### About this exercise
The string "simulation" appears in some lines of the entries that follow; copy each such line.

### Data
□ □ □ □

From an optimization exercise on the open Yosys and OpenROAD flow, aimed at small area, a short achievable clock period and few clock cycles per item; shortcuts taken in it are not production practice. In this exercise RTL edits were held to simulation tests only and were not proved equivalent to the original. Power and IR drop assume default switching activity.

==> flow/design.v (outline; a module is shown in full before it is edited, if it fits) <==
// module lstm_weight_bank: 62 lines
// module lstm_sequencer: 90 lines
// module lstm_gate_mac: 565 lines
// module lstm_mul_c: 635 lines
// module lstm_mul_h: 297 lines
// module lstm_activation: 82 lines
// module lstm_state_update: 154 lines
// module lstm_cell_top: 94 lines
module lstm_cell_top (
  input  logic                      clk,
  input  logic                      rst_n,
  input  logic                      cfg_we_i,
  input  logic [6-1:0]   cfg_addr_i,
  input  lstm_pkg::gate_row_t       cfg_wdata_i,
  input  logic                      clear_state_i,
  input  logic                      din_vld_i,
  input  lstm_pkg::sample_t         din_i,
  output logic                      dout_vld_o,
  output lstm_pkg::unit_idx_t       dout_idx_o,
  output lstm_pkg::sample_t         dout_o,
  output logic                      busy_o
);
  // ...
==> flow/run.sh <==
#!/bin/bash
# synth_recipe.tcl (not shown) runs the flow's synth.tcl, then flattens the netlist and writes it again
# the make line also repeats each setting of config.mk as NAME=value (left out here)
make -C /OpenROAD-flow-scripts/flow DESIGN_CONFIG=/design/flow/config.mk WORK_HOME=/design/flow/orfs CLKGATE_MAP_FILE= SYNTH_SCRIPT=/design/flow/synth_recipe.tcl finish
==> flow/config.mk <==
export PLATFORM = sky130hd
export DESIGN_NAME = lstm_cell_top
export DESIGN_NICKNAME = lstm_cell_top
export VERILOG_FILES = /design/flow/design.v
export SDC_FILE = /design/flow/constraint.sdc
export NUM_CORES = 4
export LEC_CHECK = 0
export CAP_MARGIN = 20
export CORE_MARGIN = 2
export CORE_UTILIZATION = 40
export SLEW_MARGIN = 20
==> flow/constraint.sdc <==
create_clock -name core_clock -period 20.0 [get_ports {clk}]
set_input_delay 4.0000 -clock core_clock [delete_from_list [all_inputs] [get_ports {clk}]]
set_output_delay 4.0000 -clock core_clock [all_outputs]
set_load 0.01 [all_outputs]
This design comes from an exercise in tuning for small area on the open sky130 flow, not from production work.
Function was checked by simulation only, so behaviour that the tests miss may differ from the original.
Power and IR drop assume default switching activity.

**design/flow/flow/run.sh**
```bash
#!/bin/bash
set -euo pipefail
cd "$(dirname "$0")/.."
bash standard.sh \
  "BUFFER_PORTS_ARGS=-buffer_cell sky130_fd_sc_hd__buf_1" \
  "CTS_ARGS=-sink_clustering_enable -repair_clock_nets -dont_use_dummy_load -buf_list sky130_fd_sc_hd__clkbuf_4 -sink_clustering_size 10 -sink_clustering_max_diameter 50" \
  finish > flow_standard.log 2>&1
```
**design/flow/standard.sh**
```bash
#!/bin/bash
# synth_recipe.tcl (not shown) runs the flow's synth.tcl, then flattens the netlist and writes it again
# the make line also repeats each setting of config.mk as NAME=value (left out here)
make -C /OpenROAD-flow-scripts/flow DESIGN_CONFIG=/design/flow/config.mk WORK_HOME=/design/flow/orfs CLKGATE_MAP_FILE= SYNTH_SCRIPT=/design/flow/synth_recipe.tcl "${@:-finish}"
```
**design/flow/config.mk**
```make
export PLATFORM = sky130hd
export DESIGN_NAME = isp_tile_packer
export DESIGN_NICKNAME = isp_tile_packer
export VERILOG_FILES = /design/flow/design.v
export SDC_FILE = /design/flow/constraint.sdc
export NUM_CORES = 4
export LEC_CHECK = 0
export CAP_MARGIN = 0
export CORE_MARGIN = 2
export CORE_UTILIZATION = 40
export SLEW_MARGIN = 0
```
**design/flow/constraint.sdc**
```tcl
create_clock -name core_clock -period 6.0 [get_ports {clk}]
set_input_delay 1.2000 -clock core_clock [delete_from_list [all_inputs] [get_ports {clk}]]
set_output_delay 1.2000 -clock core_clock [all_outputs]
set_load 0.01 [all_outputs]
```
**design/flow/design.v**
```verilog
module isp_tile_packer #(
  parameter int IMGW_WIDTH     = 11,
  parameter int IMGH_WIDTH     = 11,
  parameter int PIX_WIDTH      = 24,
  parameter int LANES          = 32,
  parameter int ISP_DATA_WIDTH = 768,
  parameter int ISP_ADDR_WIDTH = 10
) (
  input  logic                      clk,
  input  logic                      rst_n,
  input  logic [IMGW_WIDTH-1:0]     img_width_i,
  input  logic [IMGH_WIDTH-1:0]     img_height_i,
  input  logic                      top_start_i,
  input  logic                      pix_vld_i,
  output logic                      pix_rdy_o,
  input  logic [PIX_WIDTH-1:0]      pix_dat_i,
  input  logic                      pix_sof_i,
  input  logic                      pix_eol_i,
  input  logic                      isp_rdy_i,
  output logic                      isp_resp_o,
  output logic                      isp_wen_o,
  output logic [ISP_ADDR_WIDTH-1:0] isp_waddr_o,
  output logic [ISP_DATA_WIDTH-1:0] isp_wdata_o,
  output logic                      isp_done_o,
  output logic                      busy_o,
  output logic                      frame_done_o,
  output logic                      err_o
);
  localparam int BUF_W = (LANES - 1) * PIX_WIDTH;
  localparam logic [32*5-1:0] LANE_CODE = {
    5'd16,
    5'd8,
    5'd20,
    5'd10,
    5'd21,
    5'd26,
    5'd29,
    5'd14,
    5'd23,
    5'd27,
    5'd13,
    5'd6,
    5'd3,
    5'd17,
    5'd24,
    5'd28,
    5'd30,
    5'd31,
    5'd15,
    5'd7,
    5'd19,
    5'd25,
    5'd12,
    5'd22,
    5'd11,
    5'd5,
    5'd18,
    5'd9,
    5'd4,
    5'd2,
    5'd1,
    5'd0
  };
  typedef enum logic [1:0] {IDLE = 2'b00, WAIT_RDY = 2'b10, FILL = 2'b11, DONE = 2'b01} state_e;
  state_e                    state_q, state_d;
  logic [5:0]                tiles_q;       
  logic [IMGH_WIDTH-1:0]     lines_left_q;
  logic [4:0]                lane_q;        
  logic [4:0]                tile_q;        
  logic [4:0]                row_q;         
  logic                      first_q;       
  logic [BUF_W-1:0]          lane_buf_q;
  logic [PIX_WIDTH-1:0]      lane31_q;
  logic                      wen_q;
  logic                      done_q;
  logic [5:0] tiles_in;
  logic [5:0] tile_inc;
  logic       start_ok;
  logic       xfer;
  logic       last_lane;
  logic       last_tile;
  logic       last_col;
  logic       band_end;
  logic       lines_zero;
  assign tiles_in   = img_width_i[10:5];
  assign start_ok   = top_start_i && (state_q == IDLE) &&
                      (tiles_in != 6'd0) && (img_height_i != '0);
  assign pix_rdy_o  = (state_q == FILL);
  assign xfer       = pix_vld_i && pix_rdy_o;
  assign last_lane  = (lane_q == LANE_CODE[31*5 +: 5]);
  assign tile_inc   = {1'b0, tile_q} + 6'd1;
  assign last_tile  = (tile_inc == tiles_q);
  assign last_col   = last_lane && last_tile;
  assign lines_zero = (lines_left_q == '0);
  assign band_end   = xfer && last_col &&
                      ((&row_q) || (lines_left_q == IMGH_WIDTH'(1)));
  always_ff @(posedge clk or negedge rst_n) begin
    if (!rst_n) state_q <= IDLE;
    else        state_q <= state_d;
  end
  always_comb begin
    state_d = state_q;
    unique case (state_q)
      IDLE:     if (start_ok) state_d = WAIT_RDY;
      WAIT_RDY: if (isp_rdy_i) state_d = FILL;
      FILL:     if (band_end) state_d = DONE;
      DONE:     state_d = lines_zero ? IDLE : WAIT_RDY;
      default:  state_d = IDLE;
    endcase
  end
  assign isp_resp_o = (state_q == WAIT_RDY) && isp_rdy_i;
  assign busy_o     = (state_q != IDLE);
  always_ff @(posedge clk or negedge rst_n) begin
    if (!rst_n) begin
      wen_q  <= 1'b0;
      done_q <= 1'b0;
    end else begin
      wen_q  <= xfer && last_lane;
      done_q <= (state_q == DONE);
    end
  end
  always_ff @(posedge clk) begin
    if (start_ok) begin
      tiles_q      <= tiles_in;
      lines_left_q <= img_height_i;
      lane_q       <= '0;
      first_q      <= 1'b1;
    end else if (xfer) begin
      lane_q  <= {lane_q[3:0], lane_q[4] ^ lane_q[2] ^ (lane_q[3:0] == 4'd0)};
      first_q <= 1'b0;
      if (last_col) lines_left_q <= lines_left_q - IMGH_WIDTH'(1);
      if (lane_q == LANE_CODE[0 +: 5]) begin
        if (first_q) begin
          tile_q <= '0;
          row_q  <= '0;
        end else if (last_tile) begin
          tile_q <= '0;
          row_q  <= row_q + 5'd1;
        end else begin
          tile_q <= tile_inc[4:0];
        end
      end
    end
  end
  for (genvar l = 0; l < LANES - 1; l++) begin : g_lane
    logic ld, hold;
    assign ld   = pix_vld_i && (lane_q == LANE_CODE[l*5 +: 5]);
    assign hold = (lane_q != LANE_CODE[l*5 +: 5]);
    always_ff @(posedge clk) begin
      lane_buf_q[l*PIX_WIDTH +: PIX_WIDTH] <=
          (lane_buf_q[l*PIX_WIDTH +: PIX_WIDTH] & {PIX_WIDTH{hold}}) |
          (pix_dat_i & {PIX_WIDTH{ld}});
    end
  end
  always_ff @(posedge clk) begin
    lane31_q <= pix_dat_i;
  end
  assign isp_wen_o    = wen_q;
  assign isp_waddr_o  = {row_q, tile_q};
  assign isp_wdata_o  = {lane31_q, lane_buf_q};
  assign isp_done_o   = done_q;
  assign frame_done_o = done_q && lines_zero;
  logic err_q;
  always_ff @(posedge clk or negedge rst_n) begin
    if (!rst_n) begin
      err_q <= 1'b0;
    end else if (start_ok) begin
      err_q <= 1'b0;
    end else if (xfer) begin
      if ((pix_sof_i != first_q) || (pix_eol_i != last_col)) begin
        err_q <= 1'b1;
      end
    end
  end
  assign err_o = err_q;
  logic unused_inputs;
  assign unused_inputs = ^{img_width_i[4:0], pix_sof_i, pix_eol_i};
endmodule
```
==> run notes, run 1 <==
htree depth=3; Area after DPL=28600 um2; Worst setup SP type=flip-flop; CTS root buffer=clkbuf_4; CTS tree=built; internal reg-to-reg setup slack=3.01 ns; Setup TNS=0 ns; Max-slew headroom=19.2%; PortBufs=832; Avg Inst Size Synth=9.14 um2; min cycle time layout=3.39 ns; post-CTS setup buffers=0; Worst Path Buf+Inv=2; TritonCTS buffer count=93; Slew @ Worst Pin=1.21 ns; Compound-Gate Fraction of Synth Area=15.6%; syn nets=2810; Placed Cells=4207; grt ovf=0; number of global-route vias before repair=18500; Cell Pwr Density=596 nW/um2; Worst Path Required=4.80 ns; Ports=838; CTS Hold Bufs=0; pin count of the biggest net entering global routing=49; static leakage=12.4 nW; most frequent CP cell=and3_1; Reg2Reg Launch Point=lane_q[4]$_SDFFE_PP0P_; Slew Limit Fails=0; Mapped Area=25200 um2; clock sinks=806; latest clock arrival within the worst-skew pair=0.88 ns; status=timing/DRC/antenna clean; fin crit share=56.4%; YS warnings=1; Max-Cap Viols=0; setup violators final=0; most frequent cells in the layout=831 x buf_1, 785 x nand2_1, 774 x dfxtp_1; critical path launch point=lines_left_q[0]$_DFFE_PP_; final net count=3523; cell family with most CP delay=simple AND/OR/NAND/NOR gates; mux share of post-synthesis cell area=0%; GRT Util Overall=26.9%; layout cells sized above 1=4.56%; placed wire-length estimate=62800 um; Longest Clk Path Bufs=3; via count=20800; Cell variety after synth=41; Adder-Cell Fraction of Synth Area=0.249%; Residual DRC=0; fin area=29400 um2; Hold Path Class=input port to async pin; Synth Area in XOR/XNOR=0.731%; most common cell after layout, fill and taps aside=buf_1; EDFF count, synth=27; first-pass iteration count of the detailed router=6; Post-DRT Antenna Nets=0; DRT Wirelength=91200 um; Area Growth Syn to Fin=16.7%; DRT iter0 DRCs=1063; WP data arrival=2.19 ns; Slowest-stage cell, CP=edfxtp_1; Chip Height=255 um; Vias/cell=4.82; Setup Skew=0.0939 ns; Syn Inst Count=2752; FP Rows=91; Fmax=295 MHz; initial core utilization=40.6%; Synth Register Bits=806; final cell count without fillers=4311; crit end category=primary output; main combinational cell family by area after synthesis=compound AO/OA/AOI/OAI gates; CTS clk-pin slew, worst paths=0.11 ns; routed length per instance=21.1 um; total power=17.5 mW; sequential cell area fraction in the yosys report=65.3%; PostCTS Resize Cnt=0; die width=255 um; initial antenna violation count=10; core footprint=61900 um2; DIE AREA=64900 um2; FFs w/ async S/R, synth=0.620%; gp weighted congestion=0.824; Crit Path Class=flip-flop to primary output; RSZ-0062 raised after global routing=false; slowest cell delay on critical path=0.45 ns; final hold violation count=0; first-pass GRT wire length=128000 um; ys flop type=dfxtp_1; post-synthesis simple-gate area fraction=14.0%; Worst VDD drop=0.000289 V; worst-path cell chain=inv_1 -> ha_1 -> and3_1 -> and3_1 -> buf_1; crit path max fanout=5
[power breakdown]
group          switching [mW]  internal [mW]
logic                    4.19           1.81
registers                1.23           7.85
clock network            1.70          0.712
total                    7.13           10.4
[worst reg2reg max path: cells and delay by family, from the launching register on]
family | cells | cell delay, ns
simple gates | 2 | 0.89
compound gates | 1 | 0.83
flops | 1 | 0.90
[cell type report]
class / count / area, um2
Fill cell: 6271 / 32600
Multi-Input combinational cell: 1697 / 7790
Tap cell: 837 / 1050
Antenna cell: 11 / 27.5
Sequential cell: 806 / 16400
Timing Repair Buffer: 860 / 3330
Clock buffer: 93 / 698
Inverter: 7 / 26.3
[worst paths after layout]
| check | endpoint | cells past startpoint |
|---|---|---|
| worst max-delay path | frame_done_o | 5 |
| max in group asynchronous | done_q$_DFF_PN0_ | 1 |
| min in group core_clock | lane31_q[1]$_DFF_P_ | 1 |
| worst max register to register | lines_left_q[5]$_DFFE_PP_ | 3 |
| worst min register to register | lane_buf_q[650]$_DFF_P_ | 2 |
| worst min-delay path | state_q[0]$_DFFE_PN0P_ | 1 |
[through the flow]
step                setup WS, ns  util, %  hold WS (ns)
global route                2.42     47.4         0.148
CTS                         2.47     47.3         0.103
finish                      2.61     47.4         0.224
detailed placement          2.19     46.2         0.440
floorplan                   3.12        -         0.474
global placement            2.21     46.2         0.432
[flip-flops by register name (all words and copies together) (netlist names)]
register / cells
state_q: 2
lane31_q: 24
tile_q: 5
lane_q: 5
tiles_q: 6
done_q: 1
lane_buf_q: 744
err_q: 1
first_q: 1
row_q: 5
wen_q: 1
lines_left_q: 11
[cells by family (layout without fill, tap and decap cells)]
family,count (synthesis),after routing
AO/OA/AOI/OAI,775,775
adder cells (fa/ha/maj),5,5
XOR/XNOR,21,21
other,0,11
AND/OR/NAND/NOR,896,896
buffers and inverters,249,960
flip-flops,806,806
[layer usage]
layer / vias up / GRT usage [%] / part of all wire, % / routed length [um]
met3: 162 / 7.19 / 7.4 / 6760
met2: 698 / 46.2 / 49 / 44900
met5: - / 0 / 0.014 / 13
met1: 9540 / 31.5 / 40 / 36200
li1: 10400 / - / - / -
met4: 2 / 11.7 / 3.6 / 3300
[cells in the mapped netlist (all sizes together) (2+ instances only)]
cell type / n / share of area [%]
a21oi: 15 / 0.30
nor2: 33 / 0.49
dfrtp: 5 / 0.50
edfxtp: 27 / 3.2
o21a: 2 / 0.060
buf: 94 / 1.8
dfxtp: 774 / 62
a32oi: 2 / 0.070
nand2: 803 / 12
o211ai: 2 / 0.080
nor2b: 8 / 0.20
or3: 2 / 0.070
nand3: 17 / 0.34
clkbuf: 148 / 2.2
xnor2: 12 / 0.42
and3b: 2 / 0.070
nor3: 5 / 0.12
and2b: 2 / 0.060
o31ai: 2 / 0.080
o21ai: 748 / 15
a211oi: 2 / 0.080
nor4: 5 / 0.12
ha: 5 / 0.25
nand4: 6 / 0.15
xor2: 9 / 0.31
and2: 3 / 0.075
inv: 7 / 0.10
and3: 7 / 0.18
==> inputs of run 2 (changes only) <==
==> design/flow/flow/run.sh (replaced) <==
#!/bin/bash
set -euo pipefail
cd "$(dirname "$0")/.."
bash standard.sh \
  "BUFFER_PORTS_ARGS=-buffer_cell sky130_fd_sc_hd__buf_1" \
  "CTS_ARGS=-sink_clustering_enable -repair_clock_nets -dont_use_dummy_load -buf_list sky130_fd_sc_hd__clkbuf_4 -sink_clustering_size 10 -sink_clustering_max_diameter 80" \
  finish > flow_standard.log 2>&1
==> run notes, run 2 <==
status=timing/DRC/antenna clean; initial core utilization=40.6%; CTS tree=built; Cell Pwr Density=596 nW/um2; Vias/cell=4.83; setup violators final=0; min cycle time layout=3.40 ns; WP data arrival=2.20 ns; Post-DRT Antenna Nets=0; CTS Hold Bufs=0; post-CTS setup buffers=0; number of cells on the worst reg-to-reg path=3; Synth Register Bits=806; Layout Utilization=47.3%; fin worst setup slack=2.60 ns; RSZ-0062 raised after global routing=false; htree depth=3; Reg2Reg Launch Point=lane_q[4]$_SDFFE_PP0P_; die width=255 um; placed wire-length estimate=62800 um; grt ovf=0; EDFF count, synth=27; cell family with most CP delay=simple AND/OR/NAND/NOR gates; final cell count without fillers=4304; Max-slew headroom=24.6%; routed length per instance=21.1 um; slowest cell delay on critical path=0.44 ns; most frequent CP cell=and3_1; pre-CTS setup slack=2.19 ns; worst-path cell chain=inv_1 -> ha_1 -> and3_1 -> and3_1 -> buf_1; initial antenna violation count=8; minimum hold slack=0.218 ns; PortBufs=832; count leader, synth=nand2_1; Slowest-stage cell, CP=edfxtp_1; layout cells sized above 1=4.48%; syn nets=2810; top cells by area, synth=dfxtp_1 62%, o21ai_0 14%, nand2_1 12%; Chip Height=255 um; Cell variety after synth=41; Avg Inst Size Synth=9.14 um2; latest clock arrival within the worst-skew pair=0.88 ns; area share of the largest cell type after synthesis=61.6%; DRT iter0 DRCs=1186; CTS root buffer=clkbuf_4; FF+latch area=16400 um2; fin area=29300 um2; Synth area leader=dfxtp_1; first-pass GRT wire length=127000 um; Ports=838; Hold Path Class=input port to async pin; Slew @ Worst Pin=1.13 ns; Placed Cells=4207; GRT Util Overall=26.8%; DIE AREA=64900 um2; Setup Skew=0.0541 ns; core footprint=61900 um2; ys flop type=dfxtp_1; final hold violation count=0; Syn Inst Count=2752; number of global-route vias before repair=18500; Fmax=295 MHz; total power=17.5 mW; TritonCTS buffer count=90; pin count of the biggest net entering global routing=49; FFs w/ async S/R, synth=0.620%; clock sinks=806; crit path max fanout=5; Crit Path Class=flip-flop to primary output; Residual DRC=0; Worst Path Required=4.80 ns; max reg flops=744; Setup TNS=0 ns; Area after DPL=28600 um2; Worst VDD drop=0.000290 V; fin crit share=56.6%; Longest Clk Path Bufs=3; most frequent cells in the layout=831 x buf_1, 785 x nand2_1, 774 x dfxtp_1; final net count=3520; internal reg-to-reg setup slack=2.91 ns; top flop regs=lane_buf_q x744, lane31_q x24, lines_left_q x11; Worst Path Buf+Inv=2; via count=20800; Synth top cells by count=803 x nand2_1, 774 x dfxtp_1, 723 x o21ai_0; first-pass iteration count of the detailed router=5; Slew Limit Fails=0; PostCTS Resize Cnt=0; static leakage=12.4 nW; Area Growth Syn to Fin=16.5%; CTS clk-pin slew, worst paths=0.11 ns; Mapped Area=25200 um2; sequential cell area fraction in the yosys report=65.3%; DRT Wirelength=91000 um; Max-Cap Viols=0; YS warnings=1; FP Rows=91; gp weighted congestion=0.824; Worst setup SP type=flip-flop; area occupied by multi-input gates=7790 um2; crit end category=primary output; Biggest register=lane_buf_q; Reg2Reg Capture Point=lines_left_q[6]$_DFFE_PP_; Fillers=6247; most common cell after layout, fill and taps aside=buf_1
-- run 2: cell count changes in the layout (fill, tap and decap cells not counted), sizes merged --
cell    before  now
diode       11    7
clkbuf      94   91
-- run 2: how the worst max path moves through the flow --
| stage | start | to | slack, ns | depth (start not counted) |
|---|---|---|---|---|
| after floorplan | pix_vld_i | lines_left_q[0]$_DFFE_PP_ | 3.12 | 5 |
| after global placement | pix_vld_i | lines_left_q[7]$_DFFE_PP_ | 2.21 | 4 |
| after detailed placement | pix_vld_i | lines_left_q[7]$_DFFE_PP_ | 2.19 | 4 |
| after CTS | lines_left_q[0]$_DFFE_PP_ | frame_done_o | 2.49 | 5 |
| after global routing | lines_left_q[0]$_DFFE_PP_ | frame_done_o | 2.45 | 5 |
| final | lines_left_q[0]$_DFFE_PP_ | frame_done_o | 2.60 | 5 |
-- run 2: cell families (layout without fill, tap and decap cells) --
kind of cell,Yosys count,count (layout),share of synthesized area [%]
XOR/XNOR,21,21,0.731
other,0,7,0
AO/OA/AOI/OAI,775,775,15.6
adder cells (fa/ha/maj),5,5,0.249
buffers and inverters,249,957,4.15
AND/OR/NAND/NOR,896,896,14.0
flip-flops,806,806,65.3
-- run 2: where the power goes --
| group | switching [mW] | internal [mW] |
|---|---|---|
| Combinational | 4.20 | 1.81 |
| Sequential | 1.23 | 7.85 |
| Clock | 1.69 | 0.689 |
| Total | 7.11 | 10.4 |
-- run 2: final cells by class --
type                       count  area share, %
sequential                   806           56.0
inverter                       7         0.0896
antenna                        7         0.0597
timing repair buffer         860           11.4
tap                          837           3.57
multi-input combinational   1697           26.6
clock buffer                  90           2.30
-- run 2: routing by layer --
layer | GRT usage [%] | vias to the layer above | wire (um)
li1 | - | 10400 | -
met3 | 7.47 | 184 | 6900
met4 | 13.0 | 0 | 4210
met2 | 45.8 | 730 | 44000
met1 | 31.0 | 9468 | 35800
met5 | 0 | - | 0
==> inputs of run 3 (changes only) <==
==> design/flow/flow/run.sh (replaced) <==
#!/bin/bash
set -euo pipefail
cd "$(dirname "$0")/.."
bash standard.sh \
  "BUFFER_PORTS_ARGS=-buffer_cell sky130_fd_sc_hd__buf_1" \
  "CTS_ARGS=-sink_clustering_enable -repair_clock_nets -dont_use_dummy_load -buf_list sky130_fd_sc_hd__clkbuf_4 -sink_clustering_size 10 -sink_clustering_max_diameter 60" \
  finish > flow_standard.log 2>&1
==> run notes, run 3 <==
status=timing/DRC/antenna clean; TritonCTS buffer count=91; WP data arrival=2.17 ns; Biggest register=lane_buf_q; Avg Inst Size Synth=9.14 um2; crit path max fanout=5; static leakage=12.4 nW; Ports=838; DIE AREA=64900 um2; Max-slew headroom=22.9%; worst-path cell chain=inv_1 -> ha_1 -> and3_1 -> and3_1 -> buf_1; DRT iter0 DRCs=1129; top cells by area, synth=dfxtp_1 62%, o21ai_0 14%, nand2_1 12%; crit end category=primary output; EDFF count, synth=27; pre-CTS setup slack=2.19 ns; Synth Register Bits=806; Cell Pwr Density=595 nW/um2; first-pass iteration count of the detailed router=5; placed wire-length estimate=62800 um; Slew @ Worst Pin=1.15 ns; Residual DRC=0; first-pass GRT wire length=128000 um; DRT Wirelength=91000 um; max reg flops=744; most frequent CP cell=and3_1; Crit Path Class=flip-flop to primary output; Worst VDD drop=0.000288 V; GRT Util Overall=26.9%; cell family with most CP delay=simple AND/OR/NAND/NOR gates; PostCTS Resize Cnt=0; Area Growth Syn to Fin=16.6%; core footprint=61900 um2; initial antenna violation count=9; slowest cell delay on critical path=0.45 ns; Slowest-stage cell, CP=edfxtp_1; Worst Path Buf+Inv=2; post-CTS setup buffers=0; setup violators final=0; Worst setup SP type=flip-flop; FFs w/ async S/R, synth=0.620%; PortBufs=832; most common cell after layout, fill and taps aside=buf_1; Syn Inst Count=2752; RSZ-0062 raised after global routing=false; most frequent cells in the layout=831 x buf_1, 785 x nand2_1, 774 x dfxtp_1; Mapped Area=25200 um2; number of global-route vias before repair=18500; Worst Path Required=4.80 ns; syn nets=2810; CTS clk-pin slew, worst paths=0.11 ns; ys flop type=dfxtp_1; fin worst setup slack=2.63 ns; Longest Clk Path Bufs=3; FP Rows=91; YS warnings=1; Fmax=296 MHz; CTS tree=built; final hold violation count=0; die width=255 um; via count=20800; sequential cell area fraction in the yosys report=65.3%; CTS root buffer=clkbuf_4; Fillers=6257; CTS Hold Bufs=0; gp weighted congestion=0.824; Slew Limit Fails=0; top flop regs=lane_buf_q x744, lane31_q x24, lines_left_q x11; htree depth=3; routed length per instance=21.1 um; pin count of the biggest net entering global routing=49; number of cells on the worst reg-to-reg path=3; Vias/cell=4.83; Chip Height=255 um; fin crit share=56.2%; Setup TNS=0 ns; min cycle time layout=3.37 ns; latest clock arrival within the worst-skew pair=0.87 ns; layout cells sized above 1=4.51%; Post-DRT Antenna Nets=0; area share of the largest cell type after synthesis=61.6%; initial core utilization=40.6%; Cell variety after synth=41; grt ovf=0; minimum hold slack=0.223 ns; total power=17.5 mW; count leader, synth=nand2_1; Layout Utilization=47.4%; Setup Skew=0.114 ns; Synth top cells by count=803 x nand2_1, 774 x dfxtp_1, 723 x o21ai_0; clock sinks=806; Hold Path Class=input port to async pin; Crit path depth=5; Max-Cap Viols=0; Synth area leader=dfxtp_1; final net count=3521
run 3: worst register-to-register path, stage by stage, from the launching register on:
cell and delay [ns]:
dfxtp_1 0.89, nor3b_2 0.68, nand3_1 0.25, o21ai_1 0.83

□ □ □ □

### Exercise output
From an optimization exercise on the open Yosys and OpenROAD flow, aimed at small area, a short achievable clock period and few clock cycles per item; shortcuts taken in it are not production practice. In this exercise RTL edits were held to simulation tests only and were not proved equivalent to the original. Power and IR drop assume default switching activity.
Function was checked by simulation only, so behaviour that the tests miss may differ from the original.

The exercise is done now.